Excerpted records:
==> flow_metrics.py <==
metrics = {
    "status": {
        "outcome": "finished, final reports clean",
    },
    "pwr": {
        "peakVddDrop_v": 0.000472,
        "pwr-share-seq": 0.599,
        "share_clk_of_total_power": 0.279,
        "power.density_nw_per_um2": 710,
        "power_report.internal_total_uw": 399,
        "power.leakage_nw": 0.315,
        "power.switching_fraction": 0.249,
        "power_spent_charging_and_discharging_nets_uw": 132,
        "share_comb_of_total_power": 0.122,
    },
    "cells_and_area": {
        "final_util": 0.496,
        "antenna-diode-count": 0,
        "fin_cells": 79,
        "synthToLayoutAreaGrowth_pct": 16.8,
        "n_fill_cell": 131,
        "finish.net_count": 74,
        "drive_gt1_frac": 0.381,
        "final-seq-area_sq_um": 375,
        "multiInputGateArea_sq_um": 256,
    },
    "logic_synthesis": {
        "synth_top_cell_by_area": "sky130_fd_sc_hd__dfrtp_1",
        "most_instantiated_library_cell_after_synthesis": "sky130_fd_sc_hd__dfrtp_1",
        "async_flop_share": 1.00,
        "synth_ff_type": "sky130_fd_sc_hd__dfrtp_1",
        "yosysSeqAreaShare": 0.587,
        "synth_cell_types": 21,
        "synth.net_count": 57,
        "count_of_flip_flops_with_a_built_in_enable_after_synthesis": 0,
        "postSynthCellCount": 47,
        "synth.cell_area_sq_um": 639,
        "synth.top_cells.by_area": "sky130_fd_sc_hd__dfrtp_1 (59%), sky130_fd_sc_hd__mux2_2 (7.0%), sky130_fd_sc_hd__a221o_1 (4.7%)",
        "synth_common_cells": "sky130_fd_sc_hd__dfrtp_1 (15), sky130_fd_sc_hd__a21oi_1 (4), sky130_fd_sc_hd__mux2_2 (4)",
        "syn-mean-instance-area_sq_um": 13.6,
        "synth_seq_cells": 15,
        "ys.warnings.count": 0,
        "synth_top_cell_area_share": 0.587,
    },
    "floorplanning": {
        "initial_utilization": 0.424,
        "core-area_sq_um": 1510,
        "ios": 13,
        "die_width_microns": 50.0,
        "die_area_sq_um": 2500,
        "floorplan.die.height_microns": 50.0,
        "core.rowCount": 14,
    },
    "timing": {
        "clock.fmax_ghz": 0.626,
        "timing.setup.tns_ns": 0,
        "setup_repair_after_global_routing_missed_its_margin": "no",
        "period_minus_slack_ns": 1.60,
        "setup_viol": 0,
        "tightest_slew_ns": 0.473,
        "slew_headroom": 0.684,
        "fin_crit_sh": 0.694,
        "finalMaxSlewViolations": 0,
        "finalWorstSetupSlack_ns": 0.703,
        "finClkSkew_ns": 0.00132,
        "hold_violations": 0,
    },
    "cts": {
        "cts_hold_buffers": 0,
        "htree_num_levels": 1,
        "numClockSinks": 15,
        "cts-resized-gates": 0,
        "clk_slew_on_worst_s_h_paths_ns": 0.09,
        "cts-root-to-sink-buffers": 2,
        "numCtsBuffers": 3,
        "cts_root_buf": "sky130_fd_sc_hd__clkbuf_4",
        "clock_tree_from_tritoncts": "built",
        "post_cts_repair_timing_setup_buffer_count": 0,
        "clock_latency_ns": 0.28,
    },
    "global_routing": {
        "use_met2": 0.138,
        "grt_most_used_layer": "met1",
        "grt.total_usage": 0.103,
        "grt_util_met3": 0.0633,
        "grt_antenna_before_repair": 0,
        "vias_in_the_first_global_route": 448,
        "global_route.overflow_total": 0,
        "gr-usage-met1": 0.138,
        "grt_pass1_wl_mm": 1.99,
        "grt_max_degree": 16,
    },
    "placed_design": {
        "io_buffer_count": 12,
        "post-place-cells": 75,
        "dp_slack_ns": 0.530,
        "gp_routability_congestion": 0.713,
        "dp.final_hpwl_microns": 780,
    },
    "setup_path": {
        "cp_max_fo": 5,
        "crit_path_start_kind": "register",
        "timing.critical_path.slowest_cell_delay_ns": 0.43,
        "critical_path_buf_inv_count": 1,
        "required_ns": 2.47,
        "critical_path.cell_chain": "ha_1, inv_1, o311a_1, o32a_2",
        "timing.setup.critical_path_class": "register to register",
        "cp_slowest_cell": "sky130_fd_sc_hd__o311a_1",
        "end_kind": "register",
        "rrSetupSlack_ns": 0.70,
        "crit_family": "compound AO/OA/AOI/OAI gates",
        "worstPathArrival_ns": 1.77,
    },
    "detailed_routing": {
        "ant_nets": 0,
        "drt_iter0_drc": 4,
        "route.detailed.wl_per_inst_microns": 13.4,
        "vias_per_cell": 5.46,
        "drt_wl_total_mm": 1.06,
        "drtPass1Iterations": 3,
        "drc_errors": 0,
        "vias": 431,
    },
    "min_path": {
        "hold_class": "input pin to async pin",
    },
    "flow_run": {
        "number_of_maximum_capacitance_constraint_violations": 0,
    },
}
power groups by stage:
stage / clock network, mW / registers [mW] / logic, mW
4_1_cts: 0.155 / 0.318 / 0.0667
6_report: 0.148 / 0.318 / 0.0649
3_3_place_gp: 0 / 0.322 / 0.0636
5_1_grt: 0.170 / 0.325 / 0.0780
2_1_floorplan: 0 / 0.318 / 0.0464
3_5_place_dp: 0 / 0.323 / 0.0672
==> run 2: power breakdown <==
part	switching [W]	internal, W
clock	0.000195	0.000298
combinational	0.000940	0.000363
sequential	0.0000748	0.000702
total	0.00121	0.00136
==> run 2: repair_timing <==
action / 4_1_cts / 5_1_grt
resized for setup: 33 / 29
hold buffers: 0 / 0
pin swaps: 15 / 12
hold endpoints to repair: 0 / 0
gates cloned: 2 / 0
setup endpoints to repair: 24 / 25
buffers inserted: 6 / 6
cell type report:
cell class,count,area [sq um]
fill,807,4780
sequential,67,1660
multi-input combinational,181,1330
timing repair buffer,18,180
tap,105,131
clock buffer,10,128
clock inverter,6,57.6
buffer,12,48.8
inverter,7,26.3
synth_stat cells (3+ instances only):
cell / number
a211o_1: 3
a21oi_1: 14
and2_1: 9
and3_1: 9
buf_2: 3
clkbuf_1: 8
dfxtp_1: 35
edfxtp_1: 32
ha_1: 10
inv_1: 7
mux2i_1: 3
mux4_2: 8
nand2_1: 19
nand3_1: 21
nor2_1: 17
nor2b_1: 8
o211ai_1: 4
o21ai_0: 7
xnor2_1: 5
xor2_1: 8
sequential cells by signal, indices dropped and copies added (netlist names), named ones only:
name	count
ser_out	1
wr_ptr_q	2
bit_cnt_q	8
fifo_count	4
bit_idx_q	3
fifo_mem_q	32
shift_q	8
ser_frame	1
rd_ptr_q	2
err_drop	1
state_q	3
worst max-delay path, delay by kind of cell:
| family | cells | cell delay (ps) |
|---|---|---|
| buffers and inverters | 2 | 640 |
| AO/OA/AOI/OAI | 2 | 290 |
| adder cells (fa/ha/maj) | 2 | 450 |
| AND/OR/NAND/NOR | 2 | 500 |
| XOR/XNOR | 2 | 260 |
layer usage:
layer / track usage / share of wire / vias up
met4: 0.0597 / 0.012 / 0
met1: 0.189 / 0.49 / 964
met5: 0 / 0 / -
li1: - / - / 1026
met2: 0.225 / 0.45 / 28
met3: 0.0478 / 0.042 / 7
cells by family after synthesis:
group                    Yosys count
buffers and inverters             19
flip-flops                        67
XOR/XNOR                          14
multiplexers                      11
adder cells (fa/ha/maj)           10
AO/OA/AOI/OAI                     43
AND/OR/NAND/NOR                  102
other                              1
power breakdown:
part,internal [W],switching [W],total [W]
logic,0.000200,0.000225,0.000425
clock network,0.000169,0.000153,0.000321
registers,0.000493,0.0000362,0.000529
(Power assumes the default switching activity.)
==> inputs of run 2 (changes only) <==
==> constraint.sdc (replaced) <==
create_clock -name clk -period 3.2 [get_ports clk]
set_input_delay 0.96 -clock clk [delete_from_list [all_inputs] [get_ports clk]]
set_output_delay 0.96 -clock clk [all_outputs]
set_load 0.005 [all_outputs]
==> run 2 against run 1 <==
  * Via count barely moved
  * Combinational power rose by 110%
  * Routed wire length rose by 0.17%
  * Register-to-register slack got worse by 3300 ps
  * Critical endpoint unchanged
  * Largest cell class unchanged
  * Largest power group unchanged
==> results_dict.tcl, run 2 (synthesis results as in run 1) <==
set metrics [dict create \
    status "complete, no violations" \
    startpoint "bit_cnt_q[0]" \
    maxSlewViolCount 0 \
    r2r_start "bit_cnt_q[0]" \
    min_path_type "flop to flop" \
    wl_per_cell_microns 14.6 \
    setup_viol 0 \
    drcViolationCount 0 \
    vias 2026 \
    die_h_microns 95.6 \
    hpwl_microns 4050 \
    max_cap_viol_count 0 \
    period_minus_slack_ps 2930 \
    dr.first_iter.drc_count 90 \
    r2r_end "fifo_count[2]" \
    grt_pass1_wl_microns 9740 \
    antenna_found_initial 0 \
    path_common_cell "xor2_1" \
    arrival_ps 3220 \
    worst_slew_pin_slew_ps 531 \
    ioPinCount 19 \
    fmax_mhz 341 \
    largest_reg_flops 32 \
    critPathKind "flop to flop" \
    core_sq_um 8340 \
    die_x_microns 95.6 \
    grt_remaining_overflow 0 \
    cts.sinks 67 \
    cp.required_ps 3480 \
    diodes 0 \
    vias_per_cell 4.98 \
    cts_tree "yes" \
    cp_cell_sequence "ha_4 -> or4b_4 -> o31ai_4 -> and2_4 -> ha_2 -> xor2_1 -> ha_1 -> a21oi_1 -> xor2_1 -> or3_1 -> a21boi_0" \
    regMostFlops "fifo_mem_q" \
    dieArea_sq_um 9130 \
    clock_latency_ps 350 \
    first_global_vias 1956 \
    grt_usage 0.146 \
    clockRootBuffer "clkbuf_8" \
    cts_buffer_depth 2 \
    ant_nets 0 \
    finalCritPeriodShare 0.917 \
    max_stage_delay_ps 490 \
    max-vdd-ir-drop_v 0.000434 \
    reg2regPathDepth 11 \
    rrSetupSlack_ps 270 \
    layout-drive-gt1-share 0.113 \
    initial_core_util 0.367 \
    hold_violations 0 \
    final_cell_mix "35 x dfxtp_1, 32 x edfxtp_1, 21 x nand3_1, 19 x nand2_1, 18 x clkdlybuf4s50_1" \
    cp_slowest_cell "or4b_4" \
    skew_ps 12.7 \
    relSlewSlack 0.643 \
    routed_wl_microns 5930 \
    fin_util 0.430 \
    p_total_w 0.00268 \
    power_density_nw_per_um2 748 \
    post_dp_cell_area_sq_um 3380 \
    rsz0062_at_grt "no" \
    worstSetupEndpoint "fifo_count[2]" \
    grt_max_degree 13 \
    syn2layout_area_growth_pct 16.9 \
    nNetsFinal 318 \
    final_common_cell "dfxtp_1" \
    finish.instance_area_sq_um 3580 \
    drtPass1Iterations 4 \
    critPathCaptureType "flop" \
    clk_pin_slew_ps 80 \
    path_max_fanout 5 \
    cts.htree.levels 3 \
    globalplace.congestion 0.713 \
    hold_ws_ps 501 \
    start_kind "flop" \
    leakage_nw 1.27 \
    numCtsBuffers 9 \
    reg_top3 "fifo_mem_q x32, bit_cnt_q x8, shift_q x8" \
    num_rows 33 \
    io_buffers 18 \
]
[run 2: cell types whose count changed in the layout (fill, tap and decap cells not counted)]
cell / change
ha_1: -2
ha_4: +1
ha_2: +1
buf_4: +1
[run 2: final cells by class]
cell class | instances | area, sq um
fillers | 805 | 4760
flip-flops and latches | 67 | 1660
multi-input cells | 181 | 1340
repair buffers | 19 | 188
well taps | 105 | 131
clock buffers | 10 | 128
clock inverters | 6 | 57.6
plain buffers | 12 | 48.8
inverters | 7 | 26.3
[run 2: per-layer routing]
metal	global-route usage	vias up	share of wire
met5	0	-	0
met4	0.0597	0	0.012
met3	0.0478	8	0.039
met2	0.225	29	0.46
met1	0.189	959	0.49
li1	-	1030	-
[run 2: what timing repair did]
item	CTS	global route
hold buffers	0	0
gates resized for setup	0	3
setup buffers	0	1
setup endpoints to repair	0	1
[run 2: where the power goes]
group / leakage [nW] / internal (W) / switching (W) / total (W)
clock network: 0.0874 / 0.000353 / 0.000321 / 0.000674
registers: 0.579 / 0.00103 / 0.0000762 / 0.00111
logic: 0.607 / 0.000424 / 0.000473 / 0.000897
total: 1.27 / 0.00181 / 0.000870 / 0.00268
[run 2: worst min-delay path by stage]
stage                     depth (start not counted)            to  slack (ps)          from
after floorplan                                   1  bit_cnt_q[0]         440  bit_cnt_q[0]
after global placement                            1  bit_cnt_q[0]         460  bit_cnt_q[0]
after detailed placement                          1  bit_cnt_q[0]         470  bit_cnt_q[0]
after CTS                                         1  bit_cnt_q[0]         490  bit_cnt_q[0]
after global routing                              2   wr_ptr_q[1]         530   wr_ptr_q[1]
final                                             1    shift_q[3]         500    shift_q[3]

What to work on:
Copy the lines of the data above exactly as written, beginning with the line containing "power groups by" and ending with the line containing "3_5_place_dp: 0 / 0.323 / 0.0672", and leave out all other lines.

Expected answer:
power groups by stage:
stage / clock network, mW / registers [mW] / logic, mW
4_1_cts: 0.155 / 0.318 / 0.0667
6_report: 0.148 / 0.318 / 0.0649
3_3_place_gp: 0 / 0.322 / 0.0636
5_1_grt: 0.170 / 0.325 / 0.0780
2_1_floorplan: 0 / 0.318 / 0.0464
3_5_place_dp: 0 / 0.323 / 0.0672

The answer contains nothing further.